(Task data begins)

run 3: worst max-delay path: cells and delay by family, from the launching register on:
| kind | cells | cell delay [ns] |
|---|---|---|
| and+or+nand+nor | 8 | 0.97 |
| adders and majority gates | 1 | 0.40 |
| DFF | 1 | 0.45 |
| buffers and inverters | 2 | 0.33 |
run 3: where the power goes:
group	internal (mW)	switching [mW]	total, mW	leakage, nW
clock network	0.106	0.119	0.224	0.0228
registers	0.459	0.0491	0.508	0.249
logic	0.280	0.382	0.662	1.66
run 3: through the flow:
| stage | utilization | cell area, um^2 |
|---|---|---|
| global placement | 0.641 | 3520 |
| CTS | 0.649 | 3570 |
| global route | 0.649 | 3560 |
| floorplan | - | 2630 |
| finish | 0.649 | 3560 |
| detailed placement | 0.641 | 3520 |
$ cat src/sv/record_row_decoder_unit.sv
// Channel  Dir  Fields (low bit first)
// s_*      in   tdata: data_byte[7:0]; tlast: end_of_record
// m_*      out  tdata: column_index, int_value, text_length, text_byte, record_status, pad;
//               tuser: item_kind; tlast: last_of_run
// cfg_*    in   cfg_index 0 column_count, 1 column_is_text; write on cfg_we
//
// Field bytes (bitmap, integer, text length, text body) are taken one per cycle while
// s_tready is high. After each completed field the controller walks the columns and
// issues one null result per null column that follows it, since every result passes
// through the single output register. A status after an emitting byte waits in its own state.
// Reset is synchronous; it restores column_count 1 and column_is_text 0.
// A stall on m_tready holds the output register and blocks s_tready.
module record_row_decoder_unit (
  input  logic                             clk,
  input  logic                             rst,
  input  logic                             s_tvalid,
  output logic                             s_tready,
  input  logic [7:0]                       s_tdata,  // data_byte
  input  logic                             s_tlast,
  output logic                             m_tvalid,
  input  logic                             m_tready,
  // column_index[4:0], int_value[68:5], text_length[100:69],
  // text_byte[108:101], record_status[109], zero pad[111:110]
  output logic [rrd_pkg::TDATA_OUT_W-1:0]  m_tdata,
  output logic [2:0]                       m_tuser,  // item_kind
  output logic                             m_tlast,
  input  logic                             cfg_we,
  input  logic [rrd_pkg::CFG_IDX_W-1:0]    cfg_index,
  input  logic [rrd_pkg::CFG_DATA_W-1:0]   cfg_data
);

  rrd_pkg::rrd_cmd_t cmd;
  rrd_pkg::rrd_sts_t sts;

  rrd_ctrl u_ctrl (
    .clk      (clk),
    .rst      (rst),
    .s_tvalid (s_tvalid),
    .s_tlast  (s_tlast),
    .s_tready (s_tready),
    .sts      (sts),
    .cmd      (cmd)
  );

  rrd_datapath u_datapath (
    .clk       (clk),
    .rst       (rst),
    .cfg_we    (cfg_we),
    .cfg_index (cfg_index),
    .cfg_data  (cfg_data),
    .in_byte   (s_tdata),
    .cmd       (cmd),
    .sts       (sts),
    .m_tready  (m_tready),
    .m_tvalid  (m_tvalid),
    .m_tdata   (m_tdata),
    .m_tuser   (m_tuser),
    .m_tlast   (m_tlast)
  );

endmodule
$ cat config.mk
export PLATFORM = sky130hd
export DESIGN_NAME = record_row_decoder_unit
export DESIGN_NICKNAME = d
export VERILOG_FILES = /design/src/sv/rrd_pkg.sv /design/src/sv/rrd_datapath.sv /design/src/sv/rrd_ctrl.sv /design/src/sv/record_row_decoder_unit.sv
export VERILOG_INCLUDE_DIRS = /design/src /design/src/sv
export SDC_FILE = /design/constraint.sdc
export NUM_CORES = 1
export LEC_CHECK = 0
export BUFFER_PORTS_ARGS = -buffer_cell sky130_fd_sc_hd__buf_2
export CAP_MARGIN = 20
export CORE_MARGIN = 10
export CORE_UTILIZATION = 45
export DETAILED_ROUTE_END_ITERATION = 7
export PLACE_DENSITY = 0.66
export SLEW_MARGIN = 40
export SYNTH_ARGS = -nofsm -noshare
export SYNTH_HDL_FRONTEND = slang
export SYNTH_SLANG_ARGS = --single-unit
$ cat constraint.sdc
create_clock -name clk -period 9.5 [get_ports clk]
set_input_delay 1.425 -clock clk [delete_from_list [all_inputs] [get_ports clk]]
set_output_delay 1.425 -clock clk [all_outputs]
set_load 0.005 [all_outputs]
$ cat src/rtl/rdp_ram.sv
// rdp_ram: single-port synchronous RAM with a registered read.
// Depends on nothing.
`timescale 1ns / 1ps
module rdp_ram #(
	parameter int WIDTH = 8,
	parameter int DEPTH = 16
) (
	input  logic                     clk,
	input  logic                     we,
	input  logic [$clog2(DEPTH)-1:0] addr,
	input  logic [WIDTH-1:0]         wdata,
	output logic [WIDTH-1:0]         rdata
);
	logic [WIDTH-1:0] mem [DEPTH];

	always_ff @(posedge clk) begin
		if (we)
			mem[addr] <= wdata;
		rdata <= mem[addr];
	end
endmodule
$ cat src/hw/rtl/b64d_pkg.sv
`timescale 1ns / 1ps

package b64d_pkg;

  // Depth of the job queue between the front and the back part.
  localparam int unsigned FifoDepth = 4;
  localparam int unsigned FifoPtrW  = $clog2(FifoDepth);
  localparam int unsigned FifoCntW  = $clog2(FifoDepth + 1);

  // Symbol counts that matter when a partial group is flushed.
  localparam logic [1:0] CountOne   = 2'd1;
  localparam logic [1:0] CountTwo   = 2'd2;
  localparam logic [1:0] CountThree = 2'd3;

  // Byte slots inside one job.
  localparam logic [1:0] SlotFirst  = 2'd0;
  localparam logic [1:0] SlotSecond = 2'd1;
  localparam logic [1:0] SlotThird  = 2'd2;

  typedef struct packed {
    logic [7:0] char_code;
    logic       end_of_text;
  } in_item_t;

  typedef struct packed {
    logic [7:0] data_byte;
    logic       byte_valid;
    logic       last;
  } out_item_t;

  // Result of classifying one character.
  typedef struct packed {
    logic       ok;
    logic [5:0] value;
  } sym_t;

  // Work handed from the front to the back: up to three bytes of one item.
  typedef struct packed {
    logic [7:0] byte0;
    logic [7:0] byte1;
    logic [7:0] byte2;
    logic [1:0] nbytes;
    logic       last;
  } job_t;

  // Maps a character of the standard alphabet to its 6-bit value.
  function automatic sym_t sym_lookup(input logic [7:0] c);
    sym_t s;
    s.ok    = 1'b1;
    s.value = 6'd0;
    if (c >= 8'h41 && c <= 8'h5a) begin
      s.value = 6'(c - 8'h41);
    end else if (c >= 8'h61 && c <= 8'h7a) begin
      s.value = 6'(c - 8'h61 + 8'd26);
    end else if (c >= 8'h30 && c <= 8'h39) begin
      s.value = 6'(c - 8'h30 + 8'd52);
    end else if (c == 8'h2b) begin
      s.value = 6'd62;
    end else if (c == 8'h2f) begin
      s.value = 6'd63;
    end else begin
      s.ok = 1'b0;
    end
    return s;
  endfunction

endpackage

(Task data ends)

Exercise objective:
What you should produce is an exact retyping of every line above.

Problem solution:
run 3: worst max-delay path: cells and delay by family, from the launching register on:
| kind | cells | cell delay [ns] |
|---|---|---|
| and+or+nand+nor | 8 | 0.97 |
| adders and majority gates | 1 | 0.40 |
| DFF | 1 | 0.45 |
| buffers and inverters | 2 | 0.33 |
run 3: where the power goes:
group	internal (mW)	switching [mW]	total, mW	leakage, nW
clock network	0.106	0.119	0.224	0.0228
registers	0.459	0.0491	0.508	0.249
logic	0.280	0.382	0.662	1.66
run 3: through the flow:
| stage | utilization | cell area, um^2 |
|---|---|---|
| global placement | 0.641 | 3520 |
| CTS | 0.649 | 3570 |
| global route | 0.649 | 3560 |
| floorplan | - | 2630 |
| finish | 0.649 | 3560 |
| detailed placement | 0.641 | 3520 |
$ cat src/sv/record_row_decoder_unit.sv
// Channel  Dir  Fields (low bit first)
// s_*      in   tdata: data_byte[7:0]; tlast: end_of_record
// m_*      out  tdata: column_index, int_value, text_length, text_byte, record_status, pad;
//               tuser: item_kind; tlast: last_of_run
// cfg_*    in   cfg_index 0 column_count, 1 column_is_text; write on cfg_we
//
// Field bytes (bitmap, integer, text length, text body) are taken one per cycle while
// s_tready is high. After each completed field the controller walks the columns and
// issues one null result per null column that follows it, since every result passes
// through the single output register. A status after an emitting byte waits in its own state.
// Reset is synchronous; it restores column_count 1 and column_is_text 0.
// A stall on m_tready holds the output register and blocks s_tready.
module record_row_decoder_unit (
  input  logic                             clk,
  input  logic                             rst,
  input  logic                             s_tvalid,
  output logic                             s_tready,
  input  logic [7:0]                       s_tdata,  // data_byte
  input  logic                             s_tlast,
  output logic                             m_tvalid,
  input  logic                             m_tready,
  // column_index[4:0], int_value[68:5], text_length[100:69],
  // text_byte[108:101], record_status[109], zero pad[111:110]
  output logic [rrd_pkg::TDATA_OUT_W-1:0]  m_tdata,
  output logic [2:0]                       m_tuser,  // item_kind
  output logic                             m_tlast,
  input  logic                             cfg_we,
  input  logic [rrd_pkg::CFG_IDX_W-1:0]    cfg_index,
  input  logic [rrd_pkg::CFG_DATA_W-1:0]   cfg_data
);

  rrd_pkg::rrd_cmd_t cmd;
  rrd_pkg::rrd_sts_t sts;

  rrd_ctrl u_ctrl (
    .clk      (clk),
    .rst      (rst),
    .s_tvalid (s_tvalid),
    .s_tlast  (s_tlast),
    .s_tready (s_tready),
    .sts      (sts),
    .cmd      (cmd)
  );

  rrd_datapath u_datapath (
    .clk       (clk),
    .rst       (rst),
    .cfg_we    (cfg_we),
    .cfg_index (cfg_index),
    .cfg_data  (cfg_data),
    .in_byte   (s_tdata),
    .cmd       (cmd),
    .sts       (sts),
    .m_tready  (m_tready),
    .m_tvalid  (m_tvalid),
    .m_tdata   (m_tdata),
    .m_tuser   (m_tuser),
    .m_tlast   (m_tlast)
  );

endmodule
$ cat config.mk
export PLATFORM = sky130hd
export DESIGN_NAME = record_row_decoder_unit
export DESIGN_NICKNAME = d
export VERILOG_FILES = /design/src/sv/rrd_pkg.sv /design/src/sv/rrd_datapath.sv /design/src/sv/rrd_ctrl.sv /design/src/sv/record_row_decoder_unit.sv
export VERILOG_INCLUDE_DIRS = /design/src /design/src/sv
export SDC_FILE = /design/constraint.sdc
export NUM_CORES = 1
export LEC_CHECK = 0
export BUFFER_PORTS_ARGS = -buffer_cell sky130_fd_sc_hd__buf_2
export CAP_MARGIN = 20
export CORE_MARGIN = 10
export CORE_UTILIZATION = 45
export DETAILED_ROUTE_END_ITERATION = 7
export PLACE_DENSITY = 0.66
export SLEW_MARGIN = 40
export SYNTH_ARGS = -nofsm -noshare
export SYNTH_HDL_FRONTEND = slang
export SYNTH_SLANG_ARGS = --single-unit
$ cat constraint.sdc
create_clock -name clk -period 9.5 [get_ports clk]
set_input_delay 1.425 -clock clk [delete_from_list [all_inputs] [get_ports clk]]
set_output_delay 1.425 -clock clk [all_outputs]
set_load 0.005 [all_outputs]
$ cat src/rtl/rdp_ram.sv
// rdp_ram: single-port synchronous RAM with a registered read.
// Depends on nothing.
`timescale 1ns / 1ps
module rdp_ram #(
	parameter int WIDTH = 8,
	parameter int DEPTH = 16
) (
	input  logic                     clk,
	input  logic                     we,
	input  logic [$clog2(DEPTH)-1:0] addr,
	input  logic [WIDTH-1:0]         wdata,
	output logic [WIDTH-1:0]         rdata
);
	logic [WIDTH-1:0] mem [DEPTH];

	always_ff @(posedge clk) begin
		if (we)
			mem[addr] <= wdata;
		rdata <= mem[addr];
	end
endmodule
$ cat src/hw/rtl/b64d_pkg.sv
`timescale 1ns / 1ps

package b64d_pkg;

  // Depth of the job queue between the front and the back part.
  localparam int unsigned FifoDepth = 4;
  localparam int unsigned FifoPtrW  = $clog2(FifoDepth);
  localparam int unsigned FifoCntW  = $clog2(FifoDepth + 1);

  // Symbol counts that matter when a partial group is flushed.
  localparam logic [1:0] CountOne   = 2'd1;
  localparam logic [1:0] CountTwo   = 2'd2;
  localparam logic [1:0] CountThree = 2'd3;

  // Byte slots inside one job.
  localparam logic [1:0] SlotFirst  = 2'd0;
  localparam logic [1:0] SlotSecond = 2'd1;
  localparam logic [1:0] SlotThird  = 2'd2;

  typedef struct packed {
    logic [7:0] char_code;
    logic       end_of_text;
  } in_item_t;

  typedef struct packed {
    logic [7:0] data_byte;
    logic       byte_valid;
    logic       last;
  } out_item_t;

  // Result of classifying one character.
  typedef struct packed {
    logic       ok;
    logic [5:0] value;
  } sym_t;

  // Work handed from the front to the back: up to three bytes of one item.
  typedef struct packed {
    logic [7:0] byte0;
    logic [7:0] byte1;
    logic [7:0] byte2;
    logic [1:0] nbytes;
    logic       last;
  } job_t;

  // Maps a character of the standard alphabet to its 6-bit value.
  function automatic sym_t sym_lookup(input logic [7:0] c);
    sym_t s;
    s.ok    = 1'b1;
    s.value = 6'd0;
    if (c >= 8'h41 && c <= 8'h5a) begin
      s.value = 6'(c - 8'h41);
    end else if (c >= 8'h61 && c <= 8'h7a) begin
      s.value = 6'(c - 8'h61 + 8'd26);
    end else if (c >= 8'h30 && c <= 8'h39) begin
      s.value = 6'(c - 8'h30 + 8'd52);
    end else if (c == 8'h2b) begin
      s.value = 6'd62;
    end else if (c == 8'h2f) begin
      s.value = 6'd63;
    end else begin
      s.ok = 1'b0;
    end
    return s;
  endfunction

endpackage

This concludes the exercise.